Australia’s competition watchdog issued a statement stating it will oppose the buyout of Woolworths’ network of 531 service stations and 12 more sites under development.
“We consider that BP acquiring Woolworths’ service stations will be likely to substantially lessen competition in the retail supply of fuel,” said ACCC chair Rod Sims.
“Woolworths is a vigorous and effective competitor which has an important influence on fuel prices and price cycles in many markets throughout the country. Many consumers seeking out cheaper petrol will head to Woolworths petrol stations.”
According to the ACCC, BP already supplies fuel to around 1,400 BP-branded service stations nationally, and has direct control over setting the prices at around 350 of those sites.
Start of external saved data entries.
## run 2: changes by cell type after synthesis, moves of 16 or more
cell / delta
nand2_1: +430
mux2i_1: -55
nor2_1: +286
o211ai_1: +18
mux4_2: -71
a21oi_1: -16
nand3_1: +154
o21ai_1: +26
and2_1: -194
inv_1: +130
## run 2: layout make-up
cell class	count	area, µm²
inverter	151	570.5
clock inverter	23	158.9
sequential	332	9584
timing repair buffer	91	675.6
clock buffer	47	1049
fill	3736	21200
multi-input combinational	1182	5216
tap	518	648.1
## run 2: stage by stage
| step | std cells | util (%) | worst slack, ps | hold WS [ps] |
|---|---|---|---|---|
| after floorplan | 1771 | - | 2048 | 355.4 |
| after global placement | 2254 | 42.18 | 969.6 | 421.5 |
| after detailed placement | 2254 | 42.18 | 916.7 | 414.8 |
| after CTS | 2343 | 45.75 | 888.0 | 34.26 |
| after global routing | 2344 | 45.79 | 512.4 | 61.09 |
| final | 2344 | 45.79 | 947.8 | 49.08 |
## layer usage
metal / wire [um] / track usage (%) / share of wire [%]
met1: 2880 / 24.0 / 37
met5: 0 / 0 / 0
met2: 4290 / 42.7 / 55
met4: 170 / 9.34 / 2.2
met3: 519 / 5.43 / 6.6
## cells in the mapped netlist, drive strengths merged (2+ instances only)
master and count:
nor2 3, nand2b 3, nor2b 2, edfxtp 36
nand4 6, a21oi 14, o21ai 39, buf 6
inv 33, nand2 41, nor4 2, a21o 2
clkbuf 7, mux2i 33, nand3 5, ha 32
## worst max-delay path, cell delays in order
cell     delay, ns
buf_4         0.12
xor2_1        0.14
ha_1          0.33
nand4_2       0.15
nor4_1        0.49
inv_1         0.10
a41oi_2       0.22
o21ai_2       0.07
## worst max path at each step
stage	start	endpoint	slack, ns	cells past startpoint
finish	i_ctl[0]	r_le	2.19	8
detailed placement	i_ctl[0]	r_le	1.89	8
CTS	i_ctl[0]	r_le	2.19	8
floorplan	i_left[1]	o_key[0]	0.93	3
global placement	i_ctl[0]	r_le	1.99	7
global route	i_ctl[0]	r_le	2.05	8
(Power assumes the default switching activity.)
File: src/rtl/rgb_histogram_with_mode_defines.svh
// Assertion macros used by the top-level histogram module.
`ifndef RGB_HISTOGRAM_WITH_MODE_DEFINES_SVH
`define RGB_HISTOGRAM_WITH_MODE_DEFINES_SVH

`ifndef ASSERT_OFF
// Antecedent implies consequent in the same cycle.
`define RHIST_ASSERT_SAME(lbl, clk, rst_n, ante, cons) \
    lbl: assert property (@(posedge clk) disable iff (!rst_n) (ante) |-> (cons)) \
        else $error("rhist check failed");
// Antecedent implies consequent in the next cycle.
`define RHIST_ASSERT_NEXT(lbl, clk, rst_n, ante, cons) \
    lbl: assert property (@(posedge clk) disable iff (!rst_n) (ante) |=> (cons)) \
        else $error("rhist check failed");
`else
`define RHIST_ASSERT_SAME(lbl, clk, rst_n, ante, cons)
`define RHIST_ASSERT_NEXT(lbl, clk, rst_n, ante, cons)
`endif

`endif

File: src/rtl/rhist_fifo.sv
`default_nettype none
module rhist_fifo #(
    parameter int WIDTH = 8,
    parameter int DEPTH = 2
) (
    input  wire logic             i_clk,
    input  wire logic             i_rst_n,
    input  wire logic             i_push,
    input  wire logic [WIDTH-1:0] i_data,
    output logic                  o_full,
    input  wire logic             i_pop,
    output logic [WIDTH-1:0]      o_data,
    output logic                  o_empty
);

    localparam int AW = (DEPTH > 1) ? $clog2(DEPTH) : 1;
    localparam int CW = $clog2(DEPTH + 1);

    logic [WIDTH-1:0] r_mem [DEPTH];
    logic [AW-1:0]    r_wr_ptr, n_wr_ptr;
    logic [AW-1:0]    r_rd_ptr, n_rd_ptr;
    logic [CW-1:0]    r_count;
    logic             do_push, do_pop;

    assign o_full  = (r_count == CW'(DEPTH));
    assign o_empty = (r_count == '0);
    assign do_push = i_push && !o_full;
    assign do_pop  = i_pop && !o_empty;
    assign o_data  = r_mem[r_rd_ptr];

    always_comb begin
        n_wr_ptr = (r_wr_ptr == AW'(DEPTH - 1)) ? '0 : r_wr_ptr + 1'b1;
        n_rd_ptr = (r_rd_ptr == AW'(DEPTH - 1)) ? '0 : r_rd_ptr + 1'b1;
    end

    always_ff @(posedge i_clk) begin
        if (do_push) begin
            r_mem[r_wr_ptr] <= i_data;
        end
    end

    always_ff @(posedge i_clk) begin
        if (!i_rst_n) begin
            r_wr_ptr <= '0;
            r_rd_ptr <= '0;
            r_count  <= '0;
        end else begin
            if (do_push) begin
                r_wr_ptr <= n_wr_ptr;
            end
            if (do_pop) begin
                r_rd_ptr <= n_rd_ptr;
            end
            if (do_push && !do_pop) begin
                r_count <= r_count + 1'b1;
            end else if (do_pop && !do_push) begin
                r_count <= r_count - 1'b1;
            end
        end
    end

endmodule
`default_nettype wire

File: config.mk
export PLATFORM = sky130hd
export DESIGN_NAME = rhist_fifo
export DESIGN_NICKNAME = d
export VERILOG_FILES = /design/src/rtl/rgb_histogram_with_mode_defines.svh /design/src/rtl/rhist_fifo.sv
export SDC_FILE = /design/constraint.sdc
export NUM_CORES = 1
export LEC_CHECK = 0
export ABC_CLOCK_PERIOD_IN_PS = 1380
export BUFFER_PORTS_ARGS = -buffer_cell sky130_fd_sc_hd__buf_2
export CORE_MARGIN = 5
export CORE_UTILIZATION = 44
export DETAILED_ROUTE_END_ITERATION = 8
export GPL_TIMING_DRIVEN = 0
export PLACE_DENSITY = 0.81
export SLEW_MARGIN = 15
export SYNTH_ARGS = -nofsm -noshare
export SYNTH_HDL_FRONTEND = slang
export SYNTH_SLANG_ARGS = --single-unit
File: constraint.sdc
create_clock -name i_clk -period 1.38 [get_ports i_clk]
set_input_delay 0.276 -clock i_clk [delete_from_list [all_inputs] [get_ports i_clk]]
set_output_delay 0.276 -clock i_clk [all_outputs]
set_load 0.05 [all_outputs]
## config.mk

```make
export PLATFORM = sky130hd
export DESIGN_NAME = rhist_front
export DESIGN_NICKNAME = d
export VERILOG_FILES = /design/src/rtl/rgb_histogram_with_mode_defines.svh /design/src/rtl/rhist_pkg.sv /design/src/rtl/rhist_front.sv
export SDC_FILE = /design/constraint.sdc
export NUM_CORES = 1
export LEC_CHECK = 0
export ABC_AREA = 1
export BUFFER_PORTS_ARGS = -buffer_cell sky130_fd_sc_hd__buf_2
export CORE_MARGIN = 1
export CORE_UTILIZATION = 35
export CTS_CLUSTER_DIAMETER = 100
export CTS_CLUSTER_SIZE = 30
export DETAILED_ROUTE_END_ITERATION = 12
export GPL_ROUTABILITY_DRIVEN = 0
export SYNTH_ARGS = -nofsm -noshare
export SYNTH_HDL_FRONTEND = slang
export SYNTH_SLANG_ARGS = --single-unit
export TNS_END_PERCENT = 10
```

## constraint.sdc

```tcl
create_clock -name i_clk -period 7.2 [get_ports i_clk]
set_clock_uncertainty 0.15 [all_clocks]
set_input_delay 0.72 -clock i_clk [delete_from_list [all_inputs] [get_ports i_clk]]
set_output_delay 0.72 -clock i_clk [all_outputs]
set_load 0.05 [all_outputs]
```
[config.mk]
export PLATFORM = sky130hd
export DESIGN_NAME = sprite_tile_rle_decoder_core
export DESIGN_NICKNAME = d
export VERILOG_FILES = /design/src/rtl/core/strle_pkg.sv /design/src/rtl/core/strle_step.sv /design/src/rtl/core/sprite_tile_rle_decoder_core.sv
export SDC_FILE = /design/constraint.sdc
export NUM_CORES = 1
export LEC_CHECK = 0
export BUFFER_PORTS_ARGS = -buffer_cell sky130_fd_sc_hd__buf_2
export CAP_MARGIN = 20
export CORE_MARGIN = 2
export CORE_UTILIZATION = 45
export DETAILED_ROUTE_END_ITERATION = 6
export SYNTH_ARGS = -nofsm -noshare
export SYNTH_HDL_FRONTEND = slang
export SYNTH_SLANG_ARGS = --single-unit
[constraint.sdc]
create_clock -name clk -period 7.81 [get_ports clk]
set_input_delay 0.3905 -clock clk [delete_from_list [all_inputs] [get_ports clk]]
set_output_delay 0.3905 -clock clk [all_outputs]
set_load 0.005 [all_outputs]
[src/rtl/core/strle_pkg.sv]
// shared types, constants and diamond tables for the sprite tile run-length decoder
`default_nettype none
package strle_pkg;

  // decode phase codes
  localparam logic [1:0] PH_SKIP  = 2'd0;
  localparam logic [1:0] PH_COUNT = 2'd1;
  localparam logic [1:0] PH_RUN   = 2'd2;

  // configuration register indexes
  localparam logic [7:0] REG_ISOMETRIC_MODE = 8'd0;
  localparam logic [7:0] REG_TILE_LEN       = 8'd1;
  localparam logic [7:0] REG_ORIGIN_X       = 8'd2;
  localparam logic [7:0] REG_ORIGIN_Y       = 8'd3;

  localparam logic [3:0]  ISO_ROWS  = 4'd15;
  localparam logic [15:0] ISO_BYTES = 16'd256;

  typedef struct packed {
    logic [1:0]  phase;
    logic [7:0]  skip_hold;
    logic [7:0]  run_left;
    logic [15:0] column;
    logic [15:0] row;
    logic [15:0] bytes_taken;
    logic [3:0]  diamond_row;
    logic [5:0]  diamond_left;
  } dec_state_t;

  typedef struct packed {
    logic        isometric_mode;
    logic [15:0] tile_len;
    logic [15:0] origin_x;
    logic [15:0] origin_y;
  } cfg_t;

  localparam dec_state_t STATE_RESET = '{
    phase:        PH_SKIP,
    skip_hold:    8'd0,
    run_left:     8'd0,
    column:       16'd0,
    row:          16'd0,
    bytes_taken:  16'd0,
    diamond_row:  4'd0,
    diamond_left: 6'd4
  };

  // first column of each diamond row
  function automatic logic [5:0] iso_start(input logic [3:0] r);
    logic [5:0] v;
    case (r)
      4'd0:    v = 6'd14;
      4'd1:    v = 6'd12;
      4'd2:    v = 6'd10;
      4'd3:    v = 6'd8;
      4'd4:    v = 6'd6;
      4'd5:    v = 6'd4;
      4'd6:    v = 6'd2;
      4'd7:    v = 6'd0;
      4'd8:    v = 6'd2;
      4'd9:    v = 6'd4;
      4'd10:   v = 6'd6;
      4'd11:   v = 6'd8;
      4'd12:   v = 6'd10;
      4'd13:   v = 6'd12;
      4'd14:   v = 6'd14;
      default: v = 6'd0;
    endcase
    return v;
  endfunction

  // pixel count of each diamond row
  function automatic logic [5:0] iso_width(input logic [3:0] r);
    logic [5:0] v;
    case (r)
      4'd0:    v = 6'd4;
      4'd1:    v = 6'd8;
      4'd2:    v = 6'd12;
      4'd3:    v = 6'd16;
      4'd4:    v = 6'd20;
      4'd5:    v = 6'd24;
      4'd6:    v = 6'd28;
      4'd7:    v = 6'd32;
      4'd8:    v = 6'd28;
      4'd9:    v = 6'd24;
      4'd10:   v = 6'd20;
      4'd11:   v = 6'd16;
      4'd12:   v = 6'd12;
      4'd13:   v = 6'd8;
      4'd14:   v = 6'd4;
      default: v = 6'd0;
    endcase
    return v;
  endfunction

endpackage
`default_nettype wire

[src/rtl/core/strle_step.sv]
// per-byte decode step: next decode position and pixel write for one data byte
`default_nettype none
module strle_step (
  input  wire strle_pkg::dec_state_t state,
  input  wire strle_pkg::cfg_t       cfg,
  input  wire                        tile_start,
  input  wire [7:0]                  data_byte,
  output strle_pkg::dec_state_t      state_next,
  output logic                       emit,
  output logic [15:0]                pix_x,
  output logic [15:0]                pix_y
);

  strle_pkg::dec_state_t cur;
  logic [5:0]  iso_col;
  logic [5:0]  left_dec;
  logic [3:0]  row_inc;
  logic [15:0] loc_x;
  logic [15:0] loc_y;

  always_comb begin
    cur        = tile_start ? strle_pkg::STATE_RESET : state;
    state_next = cur;
    emit       = 1'b0;
    loc_x      = cur.column;
    loc_y      = cur.row;
    iso_col    = strle_pkg::iso_start(cur.diamond_row) + strle_pkg::iso_width(cur.diamond_row)
                 - cur.diamond_left;
    left_dec   = cur.diamond_left - 6'd1;
    row_inc    = cur.diamond_row + 4'd1;

    if (cur.bytes_taken < cfg.tile_len) begin
      state_next.bytes_taken = cur.bytes_taken + 16'd1;
      if (cfg.isometric_mode) begin
        if (cfg.tile_len == strle_pkg::ISO_BYTES && cur.diamond_row < strle_pkg::ISO_ROWS
            && cur.diamond_left != 6'd0) begin
          emit  = 1'b1;
          loc_x = {10'd0, iso_col};
          loc_y = {12'd0, cur.diamond_row};
          state_next.diamond_left = left_dec;
          if (left_dec == 6'd0) begin
            state_next.diamond_row  = row_inc;
            state_next.diamond_left = (row_inc < strle_pkg::ISO_ROWS) ?
                                      strle_pkg::iso_width(row_inc) : 6'd0;
          end
        end
      end else begin
        case (cur.phase)
          strle_pkg::PH_COUNT: begin
            if (cur.skip_hold == 8'd0 && data_byte == 8'd0) begin
              state_next.column = 16'd0;
              state_next.row    = cur.row + 16'd1;
              state_next.phase  = strle_pkg::PH_SKIP;
            end else begin
              state_next.column   = cur.column + {8'd0, cur.skip_hold};
              state_next.run_left = data_byte;
              state_next.phase    = (data_byte != 8'd0) ? strle_pkg::PH_RUN : strle_pkg::PH_SKIP;
            end
          end
          strle_pkg::PH_RUN: begin
            emit                = 1'b1;
            state_next.column   = cur.column + 16'd1;
            state_next.run_left = cur.run_left - 8'd1;
            if (cur.run_left == 8'd1) begin
              state_next.phase = strle_pkg::PH_SKIP;
            end
          end
          default: begin
            // skip phase and the unused code
            state_next.skip_hold = data_byte;
            state_next.phase     = strle_pkg::PH_COUNT;
          end
        endcase
      end
    end

    pix_x = cfg.origin_x + loc_x;
    pix_y = cfg.origin_y + loc_y;
  end

endmodule
`default_nettype wire

[src/rtl/core/sprite_tile_rle_decoder_core.sv]
// top level of the sprite tile run-length decoder
`default_nettype none
// Sprite sub-tile decoder: takes one encoded byte per transfer and produces
// at most one pixel write (absolute x, y and palette index) per byte. In
// run mode the bytes are (skip, count) pairs followed by count color bytes;
// the pair (0, 0) starts a new row. In isometric mode a 256-byte sub-tile is
// placed on a fixed 15-row diamond; any other length draws nothing. Raise
// tile_start on the first byte of each sub-tile; bytes beyond the tile length
// are dropped silently. Throughput is one byte per clock while the output
// is not stalled: the byte is captured in an input register, the decode step
// is one short combinational stage, and the pixel lands in an output register.
// The running decode position is a single register updated by that stage
// whenever it advances, which is what sets the one-byte-per-cycle figure.
// Write the configuration registers only while the decoder is idle.
module sprite_tile_rle_decoder_core (
  input  wire               clk,
  input  wire               rst,
  // configuration writes
  input  wire               cfg_we,
  input  wire [7:0]         cfg_index,
  input  wire [15:0]        cfg_wdata,
  // byte input
  input  wire               in_valid,
  output logic              in_stall,
  input  wire               tile_start,
  input  wire [7:0]         data_byte,
  // pixel output
  output logic              out_valid,
  input  wire               out_stall,
  output logic signed [15:0] pixel_x,
  output logic signed [15:0] pixel_y,
  output logic [7:0]        pixel_color
);

  strle_pkg::cfg_t       cfg;
  strle_pkg::dec_state_t state;
  strle_pkg::dec_state_t state_next;

  // input register
  logic       s1_valid;
  logic       s1_tile;
  logic [7:0] s1_byte;

  logic        advance;
  logic        emit;
  logic [15:0] pix_x;
  logic [15:0] pix_y;

  // the decode stage moves whenever the output register is free or draining
  assign advance  = !out_valid || !out_stall;
  assign in_stall = s1_valid && !advance;

  // configuration registers
  always_ff @(posedge clk) begin
    if (rst) begin
      cfg <= '0;
    end else if (cfg_we) begin
      case (cfg_index)
        strle_pkg::REG_ISOMETRIC_MODE: cfg.isometric_mode <= cfg_wdata[0];
        strle_pkg::REG_TILE_LEN:       cfg.tile_len       <= cfg_wdata;
        strle_pkg::REG_ORIGIN_X:       cfg.origin_x       <= cfg_wdata;
        strle_pkg::REG_ORIGIN_Y:       cfg.origin_y       <= cfg_wdata;
        default: begin
          // writes beyond the register list are dropped
        end
      endcase
    end
  end

  // input register
  always_ff @(posedge clk) begin
    if (rst) begin
      s1_valid <= 1'b0;
    end else if (!in_stall) begin
      s1_valid <= in_valid;
    end
  end

  always_ff @(posedge clk) begin
    if (in_valid && !in_stall) begin
      s1_tile <= tile_start;
      s1_byte <= data_byte;
    end
  end

  strle_step u_step (
    .state      (state),
    .cfg        (cfg),
    .tile_start (s1_tile),
    .data_byte  (s1_byte),
    .state_next (state_next),
    .emit       (emit),
    .pix_x      (pix_x),
    .pix_y      (pix_y)
  );

  // decode position, reset counts as the start of a sub-tile
  always_ff @(posedge clk) begin
    if (rst) begin
      state <= strle_pkg::STATE_RESET;
    end else if (s1_valid && advance) begin
      state <= state_next;
    end
  end

  // output register
  always_ff @(posedge clk) begin
    if (rst) begin
      out_valid <= 1'b0;
    end else if (advance) begin
      out_valid <= s1_valid && emit;
    end
  end

  always_ff @(posedge clk) begin
    if (s1_valid && advance && emit) begin
      pixel_x     <= pix_x;
      pixel_y     <= pix_y;
      pixel_color <= s1_byte;
    end
  end

  // a run in progress always has pixels left to draw
  a_run_left: assert property (@(posedge clk) disable iff (rst)
    state.phase == strle_pkg::PH_RUN |-> state.run_left != 8'd0)
    else $error("run phase with empty run count");

  // the diamond only empties once every row is filled
  a_diamond_end: assert property (@(posedge clk) disable iff (rst)
    state.diamond_left == 6'd0 |-> state.diamond_row == strle_pkg::ISO_ROWS)
    else $error("diamond row count out of step with pixels left");

  a_diamond_row: assert property (@(posedge clk) disable iff (rst)
    state.diamond_row <= strle_pkg::ISO_ROWS)
    else $error("diamond row past last row");

  // a held byte that cannot advance keeps the decode position frozen
  a_hold_state: assert property (@(posedge clk) disable iff (rst)
    in_stall |=> $stable(state))
    else $error("decode position moved while stage was blocked");

endmodule
`default_nettype wire
## config.mk

```make
export PLATFORM = sky130hd
export DESIGN_NAME = memory_config_chain
export DESIGN_NICKNAME = d
export VERILOG_FILES = /design/src/design/mcc_pkg.sv /design/src/design/mcc_slot_bank.sv /design/src/design/memory_config_chain.sv
export VERILOG_INCLUDE_DIRS = /design/src /design/src/design
export SDC_FILE = /design/constraint.sdc
export NUM_CORES = 1
export LEC_CHECK = 0
export BUFFER_PORTS_ARGS = -buffer_cell sky130_fd_sc_hd__buf_2
export CAP_MARGIN = 20
export CORE_MARGIN = 3
export CORE_UTILIZATION = 50
export DETAILED_ROUTE_END_ITERATION = 8
export GPL_TIMING_DRIVEN = 0
export PLACE_DENSITY = 0.75
export SETUP_SLACK_MARGIN = 0.02
export SLEW_MARGIN = 0
export SYNTH_ARGS = -nofsm -noshare
export SYNTH_HDL_FRONTEND = slang
export SYNTH_SLANG_ARGS = --single-unit
```

## constraint.sdc

```tcl
create_clock -name clk -period 4.3 [get_ports clk]
set_input_delay 0.43 -clock clk [delete_from_list [all_inputs] [get_ports clk]]
set_output_delay 0.43 -clock clk [all_outputs]
set_load 0.05 [all_outputs]
```
`config.mk`:
```
export PLATFORM = sky130hd
export DESIGN_NAME = shared_exclusive_lock_queue
export DESIGN_NICKNAME = d
export VERILOG_FILES = /design/src/rtl/selq_pkg.sv /design/src/rtl/selq_ram.sv /design/src/rtl/selq_ctrl.sv /design/src/rtl/selq_dp.sv /design/src/rtl/shared_exclusive_lock_queue.sv
export SDC_FILE = /design/constraint.sdc
export NUM_CORES = 1
export LEC_CHECK = 0
export ABC_AREA = 1
export BUFFER_PORTS_ARGS = -buffer_cell sky130_fd_sc_hd__buf_2
export CAP_MARGIN = 20
export CORE_ASPECT_RATIO = 0.5
export CORE_MARGIN = 2
export CORE_UTILIZATION = 56
export DETAILED_ROUTE_END_ITERATION = 16
export PLACE_DENSITY_LB_ADDON = 0.12
export REMOVE_ABC_BUFFERS = 1
export SYNTH_ARGS = -nofsm -noshare
export SYNTH_HDL_FRONTEND = slang
export SYNTH_SLANG_ARGS = --single-unit
```
`constraint.sdc`:
```
create_clock -name clk -period 2.8 [get_ports clk]
set_input_delay 0.28 -clock clk [delete_from_list [all_inputs] [get_ports clk]]
set_output_delay 0.28 -clock clk [all_outputs]
set_load 0.03 [all_outputs]
```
“BP prices are significantly higher on average than Woolworths prices in the major capital cities (see charts below). BP generally increases prices faster than Woolworths during price increase phases, and is slower to discount during the price discounting phase of cycles,” Mr Sims said.
“We believe that fuel prices will likely increase at the Woolworths sites if BP acquires them and other retailers would then face less competitive pressure. The bottom line is that we consider motorists will end up paying more, regardless of where they buy fuel, if this acquisition goes ahead.”
Australian Small Business and Family Enterprise Ombudsman (ASBFEO) Kate Carnell was quick to welcome the decision. Yet rather than highlighting the fuel costs of many SMEs, Ms Carnell said the main detriment of the deal would have been on the established franchisees in BP’s network.
“If the application had been approved it would have had a detrimental effect on the commercial value of existing BP-branded operations,” Ms Carnell said.
“These small business owners entered into multi-year commercial arrangements and paid fees to BP to operate under a BP brand.
She added: “The BP-branded sites operate in competition with Woolworths and Woolworths/Caltex-branded sites.”
BP said it was “disappointed” with the ACCC’s decision, but suggested the deal may not be dead in the water.
“We remain confident that, with appropriate divestments as offered by BP, this transaction would not substantially lessen competition,” BP Australia president Andy Holmes said.
“In light of this, we are currently consulting with our lawyers to determine our next steps.”